----- The data -----

**src/design/pmp_params.svh**
```systemverilog
`ifndef PMP_PARAMS_SVH
`define PMP_PARAMS_SVH

// Number of implemented regions, one pmpcfg0 register holds them all
`define PMP_NUM_REGIONS 4

// CSR addresses
`define CSR_PMPCFG0  12'h3A0
`define CSR_PMPADDR0 12'h3B0
`define CSR_MSECCFG  12'h747

// Exception causes
`define EXC_INSTR_ACC_FAULT 6'd1
`define EXC_ILL_INSTR       6'd2
`define EXC_LOAD_ACC_FAULT  6'd5
`define EXC_STORE_ACC_FAULT 6'd7

// Rule-locking bypass position in mseccfg
`define MSECCFG_RLB_BIT 2

// Field positions inside one cfg byte
`define PMP_CFG_LOCK_BIT 7
`define PMP_CFG_MODE_LSB 3
`define PMP_CFG_X_BIT    2
`define PMP_CFG_W_BIT    1
`define PMP_CFG_R_BIT    0

// Bits 6:5 are reserved and read as zero
`define PMP_CFG_RSVD_MASK (8'h60)

`endif

```
**src/design/pmp_pkg.sv**
```systemverilog
`include "pmp_params.svh"

package pmp_pkg;

  // Data word, used for CSR data and byte addresses
  typedef logic [31:0] xlen_t;

  typedef logic [11:0] csr_addr_t;

  typedef logic [5:0] cause_t;

  // Lock, two reserved bits, mode, then X W R from the top
  typedef logic [7:0] pmp_cfg_t;

  // One flag per region
  typedef logic [`PMP_NUM_REGIONS-1:0] region_mask_t;

  // Byte count minus one
  typedef logic [1:0] acc_size_t;

  // Address matching mode of a region
  typedef enum logic [1:0] {
    PMP_MODE_OFF   = 2'd0,
    PMP_MODE_TOR   = 2'd1,
    PMP_MODE_NA4   = 2'd2,
    PMP_MODE_NAPOT = 2'd3
  } pmp_mode_e;

  typedef enum logic [1:0] {
    PRIV_U = 2'd0,
    PRIV_M = 2'd3
  } priv_e;

  typedef enum logic [1:0] {
    ACC_EXEC  = 2'd0,
    ACC_READ  = 2'd1,
    ACC_WRITE = 2'd2
  } access_e;

endpackage

```
**src/design/pmp_csr_if.sv**
```systemverilog
`timescale 1ns/1ps
`include "pmp_params.svh"

// Live PMP register contents, no handshake
interface pmp_csr_if;

  pmp_pkg::pmp_cfg_t [`PMP_NUM_REGIONS-1:0] cfg;

  // Word addresses, byte address shifted right by two
  pmp_pkg::xlen_t [`PMP_NUM_REGIONS-1:0] addr;

  logic rlb;

  modport regs (
    output cfg,
    output addr,
    output rlb
  );

  modport check (
    input cfg,
    input addr,
    input rlb
  );

endinterface

```
**src/design/pmp_cfg_legalize.sv**
```systemverilog
`timescale 1ns/1ps
`include "pmp_params.svh"

module pmp_cfg_legalize (
  input  pmp_pkg::pmp_cfg_t cfg_old_i,
  input  pmp_pkg::pmp_cfg_t cfg_new_i,
  input  logic              rlb_i,
  output pmp_pkg::pmp_cfg_t cfg_o
);

  logic locked;
  logic rw_reserved;

  // Lock holds unless the bypass is on
  assign locked = cfg_old_i[`PMP_CFG_LOCK_BIT] && !rlb_i;

  // W without R is reserved
  assign rw_reserved = cfg_new_i[`PMP_CFG_W_BIT] && !cfg_new_i[`PMP_CFG_R_BIT];

  always_comb begin
    cfg_o = cfg_new_i;

    // Keep the old permissions, mode and lock still follow the attempt
    if (rw_reserved) begin
      cfg_o[`PMP_CFG_X_BIT:`PMP_CFG_R_BIT] = cfg_old_i[`PMP_CFG_X_BIT:`PMP_CFG_R_BIT];
    end

    if (locked) begin
      cfg_o = cfg_old_i;
    end

    cfg_o = cfg_o & ~`PMP_CFG_RSVD_MASK;
  end

  // Stored bytes never carry reserved bits
  always_comb begin
    a_rsvd_zero: assert ((cfg_old_i & `PMP_CFG_RSVD_MASK) == '0);
  end

endmodule

```
**src/design/pmp_csr_regs.sv**
```systemverilog
`timescale 1ns/1ps
`include "pmp_params.svh"

module pmp_csr_regs (
  input  logic               clk_i,
  input  logic               rst_ni,
  input  logic               csr_req_valid_i,
  output logic               csr_req_ready_o,
  input  pmp_pkg::csr_addr_t csr_addr_i,
  input  pmp_pkg::xlen_t     csr_wdata_i,
  input  pmp_pkg::priv_e     csr_priv_i,
  output logic               csr_rsp_valid_o,
  input  logic               csr_rsp_ready_i,
  output pmp_pkg::xlen_t     csr_rdata_o,
  output logic               csr_illegal_o,
  pmp_csr_if.regs            csr
);

  localparam int N = `PMP_NUM_REGIONS;

  pmp_pkg::csr_addr_t        addr_off;
  logic                      sel_cfg;
  logic                      sel_addr;
  logic                      sel_msec;
  logic                      illegal;
  logic                      req_fire;
  logic                      wr_en;
  pmp_pkg::region_mask_t     lock_vec;
  pmp_pkg::region_mask_t     addr_locked;
  pmp_pkg::pmp_cfg_t [N-1:0] cfg_legal;
  pmp_pkg::xlen_t            rdata;

  // One response slot
  assign csr_req_ready_o = !csr_rsp_valid_o || csr_rsp_ready_i;
  assign req_fire        = csr_req_valid_i && csr_req_ready_o;

  // Address decode
  assign addr_off = csr_addr_i - `CSR_PMPADDR0;
  assign sel_cfg  = (csr_addr_i == `CSR_PMPCFG0);
  assign sel_addr = (addr_off < pmp_pkg::csr_addr_t'(N));
  assign sel_msec = (csr_addr_i == `CSR_MSECCFG);

  assign illegal = (csr_priv_i != pmp_pkg::PRIV_M) || !(sel_cfg || sel_addr || sel_msec);
  assign wr_en   = req_fire && !illegal;

  for (genvar i = 0; i < N; i++) begin : gen_region
    assign lock_vec[i] = csr.cfg[i][`PMP_CFG_LOCK_BIT];

    // A locked TOR entry above also guards this address
    if (i < N - 1) begin : gen_tor_above
      assign addr_locked[i] = !csr.rlb && (lock_vec[i] || (lock_vec[i+1] &&
        csr.cfg[i+1][`PMP_CFG_MODE_LSB +: 2] == pmp_pkg::PMP_MODE_TOR));
    end else begin : gen_top
      assign addr_locked[i] = !csr.rlb && lock_vec[i];
    end

    pmp_cfg_legalize u_legalize (
      .cfg_old_i (csr.cfg[i]),
      .cfg_new_i (csr_wdata_i[8*i +: 8]),
      .rlb_i     (csr.rlb),
      .cfg_o     (cfg_legal[i])
    );

    a_locked_cfg_stable: assert property (
      @(posedge clk_i) disable iff (!rst_ni)
      csr.cfg[i][`PMP_CFG_LOCK_BIT] && !csr.rlb |=> $stable(csr.cfg[i])
    );
  end

  // Read data is the value before the write
  always_comb begin
    rdata = '0;
    if (sel_cfg) begin
      rdata = pmp_pkg::xlen_t'(csr.cfg);
    end else if (sel_msec) begin
      rdata[`MSECCFG_RLB_BIT] = csr.rlb;
    end else begin
      for (int i = 0; i < N; i++) begin
        if (addr_off == pmp_pkg::csr_addr_t'(i)) begin
          rdata = csr.addr[i];
        end
      end
    end
    if (illegal) begin
      rdata = '0;
    end
  end

  always_ff @(posedge clk_i or negedge rst_ni) begin
    if (!rst_ni) begin
      csr.cfg  <= '0;
      csr.addr <= '0;
      csr.rlb  <= 1'b0;
    end else if (wr_en) begin
      if (sel_cfg) begin
        csr.cfg <= cfg_legal;
      end
      for (int i = 0; i < N; i++) begin
        if (addr_off == pmp_pkg::csr_addr_t'(i) && !addr_locked[i]) begin
          csr.addr[i] <= csr_wdata_i;
        end
      end
      // RLB can only be raised while nothing is locked
      if (sel_msec && (csr.rlb || lock_vec == '0)) begin
        csr.rlb <= csr_wdata_i[`MSECCFG_RLB_BIT];
      end
    end
  end

  always_ff @(posedge clk_i or negedge rst_ni) begin
    if (!rst_ni) begin
      csr_rsp_valid_o <= 1'b0;
    end else if (req_fire) begin
      csr_rsp_valid_o <= 1'b1;
    end else if (csr_rsp_ready_i) begin
      csr_rsp_valid_o <= 1'b0;
    end
  end

  always_ff @(posedge clk_i) begin
    if (req_fire) begin
      csr_rdata_o   <= rdata;
      csr_illegal_o <= illegal;
    end
  end

endmodule

```
**src/design/pmp_region_match.sv**
```systemverilog
`timescale 1ns/1ps
`include "pmp_params.svh"

module pmp_region_match (
  input  pmp_pkg::xlen_t   addr_i,
  input  pmp_pkg::access_e type_i,
  input  pmp_pkg::priv_e   priv_i,
  pmp_csr_if.check         csr,
  output logic             allow_o
);

  localparam int N = `PMP_NUM_REGIONS;

  pmp_pkg::xlen_t        word_addr;
  pmp_pkg::region_mask_t match;
  logic                  hit;
  pmp_pkg::pmp_cfg_t     hit_cfg;
  logic                  perm;
  logic                  is_m;

  // G=0 regions are word aligned, so compare word addresses
  assign word_addr = {2'b00, addr_i[31:2]};
  assign is_m      = (priv_i == pmp_pkg::PRIV_M);

  for (genvar i = 0; i < N; i++) begin : gen_match
    pmp_pkg::pmp_mode_e mode;
    pmp_pkg::xlen_t     napot_mask;
    logic               tor_lo_ok;

    assign mode = pmp_pkg::pmp_mode_e'(csr.cfg[i][`PMP_CFG_MODE_LSB +: 2]);

    // k trailing ones leave k+1 low word bits free
    assign napot_mask = ~(csr.addr[i] ^ (csr.addr[i] + 32'd1));

    // Region 0 starts at zero
    if (i == 0) begin : gen_base
      assign tor_lo_ok = 1'b1;
    end else begin : gen_above
      assign tor_lo_ok = (word_addr >= csr.addr[i-1]);
    end

    assign match[i] =
      (mode == pmp_pkg::PMP_MODE_TOR)   ? (tor_lo_ok && (word_addr < csr.addr[i])) :
      (mode == pmp_pkg::PMP_MODE_NA4)   ? (word_addr == csr.addr[i]) :
      (mode == pmp_pkg::PMP_MODE_NAPOT) ? ((word_addr & napot_mask) ==
                                           (csr.addr[i] & napot_mask)) :
      1'b0;
  end

  // Lowest index wins
  always_comb begin
    hit     = 1'b0;
    hit_cfg = '0;
    for (int i = N - 1; i >= 0; i--) begin
      if (match[i]) begin
        hit     = 1'b1;
        hit_cfg = csr.cfg[i];
      end
    end
  end

  always_comb begin
    case (type_i)
      pmp_pkg::ACC_EXEC:  perm = hit_cfg[`PMP_CFG_X_BIT];
      pmp_pkg::ACC_READ:  perm = hit_cfg[`PMP_CFG_R_BIT];
      pmp_pkg::ACC_WRITE: perm = hit_cfg[`PMP_CFG_W_BIT];
      default:            perm = 1'b0;
    endcase
  end

  // M-mode only feels locked regions
  assign allow_o = !hit ? is_m :
                   is_m ? (!hit_cfg[`PMP_CFG_LOCK_BIT] || perm) :
                   perm;

endmodule

```
**src/design/pmp_access_check.sv**
```systemverilog
`timescale 1ns/1ps
`include "pmp_params.svh"

module pmp_access_check (
  input  logic               clk_i,
  input  logic               rst_ni,
  input  logic               acc_valid_i,
  output logic               acc_ready_o,
  input  pmp_pkg::xlen_t     acc_addr_i,
  input  pmp_pkg::access_e   acc_type_i,
  input  pmp_pkg::acc_size_t acc_size_i,
  input  pmp_pkg::priv_e     acc_priv_i,
  output logic               chk_valid_o,
  input  logic               chk_ready_i,
  output logic               chk_allow_o,
  output pmp_pkg::cause_t    chk_cause_o,
  pmp_csr_if.check           csr
);

  pmp_pkg::xlen_t  last_addr;
  logic            split;
  logic            allow_first;
  logic            allow_last;
  logic            allow;
  logic            acc_fire;
  pmp_pkg::cause_t cause;

  assign acc_ready_o = !chk_valid_o || chk_ready_i;
  assign acc_fire    = acc_valid_i && acc_ready_o;

  // Last byte touched, may wrap past the top
  assign last_addr = acc_addr_i + pmp_pkg::xlen_t'(acc_size_i);
  assign split     = (last_addr[31:2] != acc_addr_i[31:2]);

  pmp_region_match u_match_first (
    .addr_i  (acc_addr_i),
    .type_i  (acc_type_i),
    .priv_i  (acc_priv_i),
    .csr     (csr),
    .allow_o (allow_first)
  );

  pmp_region_match u_match_last (
    .addr_i  (last_addr),
    .type_i  (acc_type_i),
    .priv_i  (acc_priv_i),
    .csr     (csr),
    .allow_o (allow_last)
  );

  // Both ends must pass on a split access
  assign allow = allow_first && (!split || allow_last);

  always_comb begin
    cause = '0;
    if (!allow) begin
      case (acc_type_i)
        pmp_pkg::ACC_EXEC:  cause = `EXC_INSTR_ACC_FAULT;
        pmp_pkg::ACC_READ:  cause = `EXC_LOAD_ACC_FAULT;
        pmp_pkg::ACC_WRITE: cause = `EXC_STORE_ACC_FAULT;
        default:            cause = '0;
      endcase
    end
  end

  always_ff @(posedge clk_i or negedge rst_ni) begin
    if (!rst_ni) begin
      chk_valid_o <= 1'b0;
    end else if (acc_fire) begin
      chk_valid_o <= 1'b1;
    end else if (chk_ready_i) begin
      chk_valid_o <= 1'b0;
    end
  end

  always_ff @(posedge clk_i) begin
    if (acc_fire) begin
      chk_allow_o <= allow;
      chk_cause_o <= cause;
    end
  end

  a_rsp_stable: assert property (
    @(posedge clk_i) disable iff (!rst_ni)
    chk_valid_o && !chk_ready_i
    |=> chk_valid_o && $stable(chk_allow_o) && $stable(chk_cause_o)
  );

endmodule

```
**src/design/pmp_top.sv**
```systemverilog
`timescale 1ns/1ps

module pmp_top (
  input  logic               clk_i,
  input  logic               rst_ni,
  // CSR port
  input  logic               csr_req_valid_i,
  output logic               csr_req_ready_o,
  input  pmp_pkg::csr_addr_t csr_addr_i,
  input  pmp_pkg::xlen_t     csr_wdata_i,
  input  pmp_pkg::priv_e     csr_priv_i,
  output logic               csr_rsp_valid_o,
  input  logic               csr_rsp_ready_i,
  output pmp_pkg::xlen_t     csr_rdata_o,
  output logic               csr_illegal_o,
  // Access port
  input  logic               acc_valid_i,
  output logic               acc_ready_o,
  input  pmp_pkg::xlen_t     acc_addr_i,
  input  pmp_pkg::access_e   acc_type_i,
  input  pmp_pkg::acc_size_t acc_size_i,
  input  pmp_pkg::priv_e     acc_priv_i,
  output logic               chk_valid_o,
  input  logic               chk_ready_i,
  output logic               chk_allow_o,
  output pmp_pkg::cause_t    chk_cause_o
);

  pmp_csr_if csr_if ();

  pmp_csr_regs u_csr_regs (
    .clk_i           (clk_i),
    .rst_ni          (rst_ni),
    .csr_req_valid_i (csr_req_valid_i),
    .csr_req_ready_o (csr_req_ready_o),
    .csr_addr_i      (csr_addr_i),
    .csr_wdata_i     (csr_wdata_i),
    .csr_priv_i      (csr_priv_i),
    .csr_rsp_valid_o (csr_rsp_valid_o),
    .csr_rsp_ready_i (csr_rsp_ready_i),
    .csr_rdata_o     (csr_rdata_o),
    .csr_illegal_o   (csr_illegal_o),
    .csr             (csr_if.regs)
  );

  pmp_access_check u_access_check (
    .clk_i       (clk_i),
    .rst_ni      (rst_ni),
    .acc_valid_i (acc_valid_i),
    .acc_ready_o (acc_ready_o),
    .acc_addr_i  (acc_addr_i),
    .acc_type_i  (acc_type_i),
    .acc_size_i  (acc_size_i),
    .acc_priv_i  (acc_priv_i),
    .chk_valid_o (chk_valid_o),
    .chk_ready_i (chk_ready_i),
    .chk_allow_o (chk_allow_o),
    .chk_cause_o (chk_cause_o),
    .csr         (csr_if.check)
  );

endmodule

```
**config.mk**
```make
export PLATFORM = sky130hd
export DESIGN_NAME = pmp_top
export DESIGN_NICKNAME = d
export VERILOG_FILES = /design/src/design/pmp_pkg.sv /design/src/design/pmp_csr_if.sv /design/src/design/pmp_cfg_legalize.sv /design/src/design/pmp_csr_regs.sv /design/src/design/pmp_region_match.sv /design/src/design/pmp_access_check.sv /design/src/design/pmp_top.sv
export VERILOG_INCLUDE_DIRS = /design/src /design/src/design
export SDC_FILE = /design/constraint.sdc
export NUM_CORES = 1
export LEC_CHECK = 0
export ABC_AREA = 1
export BUFFER_PORTS_ARGS = -buffer_cell sky130_fd_sc_hd__buf_2
export CAP_MARGIN = 20
export CORE_UTILIZATION = 39
export DETAILED_ROUTE_END_ITERATION = 7
export PLACE_DENSITY = 0.59
export SLEW_MARGIN = 20
export SYNTH_ARGS = -nofsm -noshare
export SYNTH_HDL_FRONTEND = slang
export SYNTH_SLANG_ARGS = --single-unit
```
**constraint.sdc**
```tcl
create_clock -name clk_i -period 5.5 [get_ports clk_i]
set_input_delay 0 -clock clk_i [delete_from_list [all_inputs] [get_ports clk_i]]
set_output_delay 0 -clock clk_i [all_outputs]
set_load 0.02 [all_outputs]
```
==> flow_summary.rst, run 1 <==
.. list-table::
   :header-rows: 1

   * - Metric
     - Value
   * - Worst setup path start
     - u_csr_regs.csr.addr[32]
   * - Endpoint of the worst hold path
     - u_access_check.chk_cause_o[1]
   * - Placement row count
     - 90
   * - Total detailed-routing wirelength
     - 110 mm
   * - Antenna violation net count after detailed routing
     - 0
   * - Setup violations, final
     - 0
   * - Main area contributors after synthesis
     - sky130_fd_sc_hd__ha_1 19%, sky130_fd_sc_hd__dfrtp_1 16%, sky130_fd_sc_hd__nand2_1 14%
   * - Vias in the first global route
     - 23,808
   * - PD cells
     - 136 nW/um2
   * - Detail-routed net length per standard cell
     - 24.1 um
   * - Data arrival time at the worst-slack endpoint
     - 5.30 ns
   * - Total via count after detailed routing
     - 26,189
   * - Final setup skew
     - 0.0215 ns
   * - Cell taking the most area after synthesis
     - sky130_fd_sc_hd__ha_1
   * - Port Buffers
     - 130
   * - Area enclosed by the die boundary
     - 62,700 um2
   * - Core area
     - 60,600 um2
   * - Cells after synthesis
     - 3,557
   * - Worst relative slew slack
     - 25.5%
   * - Hold Fails Final Rpt
     - 0
   * - Most repeated cell in the gate-level netlist after synthesis
     - sky130_fd_sc_hd__nand2_1
   * - Slew Viols, Final
     - 0
   * - Crit-path max FO
     - 6
   * - Buf+Inv Stages, Crit Path
     - 3
   * - Worst-path clk slew
     - 0.08 ns
   * - Largest stage delay, worst path
     - 0.47 ns
   * - Maximum root-to-sink buffer count
     - 2
   * - Post-route minimum period
     - 5.05 ns
   * - CTS sink count
     - 192
   * - Metal1 wirelength
     - 45.9 mm
   * - Wire length on met2
     - 45.9 mm
   * - Yosys warning total
     - 0
   * - Area Growth Syn to Fin
     - 12.6%
   * - Maximum level of the CTS H-tree
     - 4
   * - Area occupied by multi-input gates
     - 17,000 um2
   * - Cell repeated most along the worst path
     - sky130_fd_sc_hd__nand2_1
   * - Predominant post-synthesis flop cell
     - sky130_fd_sc_hd__dfrtp_1
   * - Number of filler instances in the final layout
     - 6,455
   * - Sum of met3 wire segment lengths after detailed routing
     - 12.5 mm
   * - Starting density of the core
     - 39.7%
   * - Startpoint type of the worst setup path
     - flip-flop
   * - Crit-path leading delay family
     - simple AND/OR/NAND/NOR gates
   * - Status
     - complete, no violations
   * - Number of nets in the final layout
     - 4,216
   * - Number of max-cap violations
     - 0
   * - Number of antenna violations at the first check in global routing
     - 4
   * - Inserted Clock Buffers
     - 17
   * - Die height
     - 250 um
   * - CTS Root Cell
     - sky130_fd_sc_hd__clkbuf_16
   * - Global-route wire length before repair
     - 157 mm
   * - Clock tree from TritonCTS
     - yes
   * - Synthesized area
     - 24,000 um2
   * - Number of enable-type register cells in the synthesized netlist
     - 37
   * - Total power draw
     - 3.68 mW
   * - Cells on Worst Hold Path
     - 4
   * - Endpoint kind of the worst setup timing path
     - flip-flop
   * - Worst-Skew Late Latency
     - 0.50 ns
   * - First-pass detailed-route iteration total
     - 6
   * - Largest net degree at the start of global routing
     - 77
   * - Top cells by instance count after synthesis
     - 900 x sky130_fd_sc_hd__nand2_1, 467 x sky130_fd_sc_hd__inv_1, 366 x sky130_fd_sc_hd__ha_1, 266 x sky130_fd_sc_hd__nor2_1, 237 x sky130_fd_sc_hd__o21ai_0
   * - Leakage power
     - 12.5 nW
   * - Synth async-reset ratio
     - 80.7%
   * - Portion of synthesized cell area occupied by the leading cell type
     - 19.0%
   * - Number of placed I/O pins
     - 134
   * - FF+latch count, synth
     - 192
   * - Final clock period utilization by the worst path
     - 91.8%
   * - Cell with the largest stage delay on the worst path
     - sky130_fd_sc_hd__dfrtp_1
   * - Highest routing layer actually used
     - met4
   * - Slew at the pin closest to its max-slew limit
     - 1.11 ns
   * - First DRT Iteration DRCs
     - 3,130
   * - Sequential standard cell area
     - 4990 um2
   * - R2r setup slk
     - 0.45 ns
   * - Final weighted congestion of routability-driven global placement
     - 1.05
   * - Endpoint required time on the critical path
     - 5.75 ns
   * - Worst VDD drop
     - 207 uV
   * - Reg2Reg Launch Point
     - u_csr_regs.csr.addr[32]
   * - Origin of the worst min-delay path
     - acc_type_i[1]
   * - Drt via density
     - 5.75
   * - RSZ-0062 raised after global routing
     - false
   * - Path depth of the worst reg2reg path
     - 28
   * - Leftover overflow at the end of global routing
     - 0
   * - Register area share after synthesis
     - 20.8%
   * - Width of the chip
     - 250 um
   * - Endpoint of the lowest-slack register-to-register path
     - u_access_check.chk_allow_o
   * - Half-perimeter wire length after detailed placement
     - 90.2 mm
   * - HP Class
     - in -> reg
   * - GRT Overall Usage
     - 34.7%
   * - Maximum clock rate
     - 0.198 GHz
   * - Synthesized area per cell
     - 6.76 um2
   * - Worst Path Class, Setup
     - reg -> reg
   * - Number of distinct library cells after synthesis
     - 65
   * - Total negative setup slack
     - 0 ns
   * - DRC errors left
     - 0
   * - Layout cells sized above 1
     - 7.77%
[per-stage QoR]
stage	instances	utilization [%]	cell area [um2]	hold WS, ns	setup WS [ns]
after floorplan	3559	-	24100	-0.296	1.50
after global placement	4472	42.8	25900	0.117	0.630
after detailed placement	4472	42.8	25900	0.110	0.539
after CTS	4553	44.6	27000	0.0147	0.508
after global routing	4556	44.7	27100	0.0905	0.00320
final	4556	44.7	27100	0.0590	0.450
[report_power, final]
group | leakage (nW) | switching, mW | internal [mW]
Combinational | 9.68 | 0.555 | 0.259
Sequential | 2.47 | 0.00473 | 1.46
Clock | 0.298 | 0.735 | 0.659
Total | 12.5 | 1.29 | 2.38
[registers in the layout, indices dropped and copies added, names as in the netlist]
register                    cells
u_csr_regs.csr.rlb              1
u_csr_regs.csr_rdata_o         32
u_csr_regs.csr_rsp_valid_o      1
u_csr_regs.csr.cfg             24
u_access_check.chk_allow_o      1
u_csr_regs.csr.addr           128
u_csr_regs.csr_illegal_o        1
u_access_check.chk_cause_o      3
u_access_check.chk_valid_o      1
[cells in the final DEF, fill, tap and decap left out, drive strengths merged, types with 2 or more instances in the layout]
master / n
a211oi: 10
a21boi: 5
a21o: 2
a21oi: 206
a221oi: 11
a22oi: 5
a31oi: 4
and2: 9
buf: 207
clkbuf: 17
clkinv: 12
conb: 3
dfrtp: 155
dlygate4sd3: 49
edfxtp: 37
ha: 366
inv: 476
mux2i: 3
nand2: 916
nand3: 230
nand3b: 18
nand4: 90
nor2: 275
nor3: 60
nor3b: 2
nor4: 32
nor4b: 4
o2111ai: 6
o211ai: 27
o21a: 14
o21ai: 241
o21bai: 5
o221ai: 28
o22ai: 16
o31ai: 3
or2: 10
xnor2: 24
xor2: 186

-----

__Prompt__
Using the entries above, output exactly the lines between the line holding "delay, worst path" and the line holding "- 17,000 um2", end lines included, and nothing more.

__Expected answer__
   * - Largest stage delay, worst path
     - 0.47 ns
   * - Maximum root-to-sink buffer count
     - 2
   * - Post-route minimum period
     - 5.05 ns
   * - CTS sink count
     - 192
   * - Metal1 wirelength
     - 45.9 mm
   * - Wire length on met2
     - 45.9 mm
   * - Yosys warning total
     - 0
   * - Area Growth Syn to Fin
     - 12.6%
   * - Maximum level of the CTS H-tree
     - 4
   * - Area occupied by multi-input gates
     - 17,000 um2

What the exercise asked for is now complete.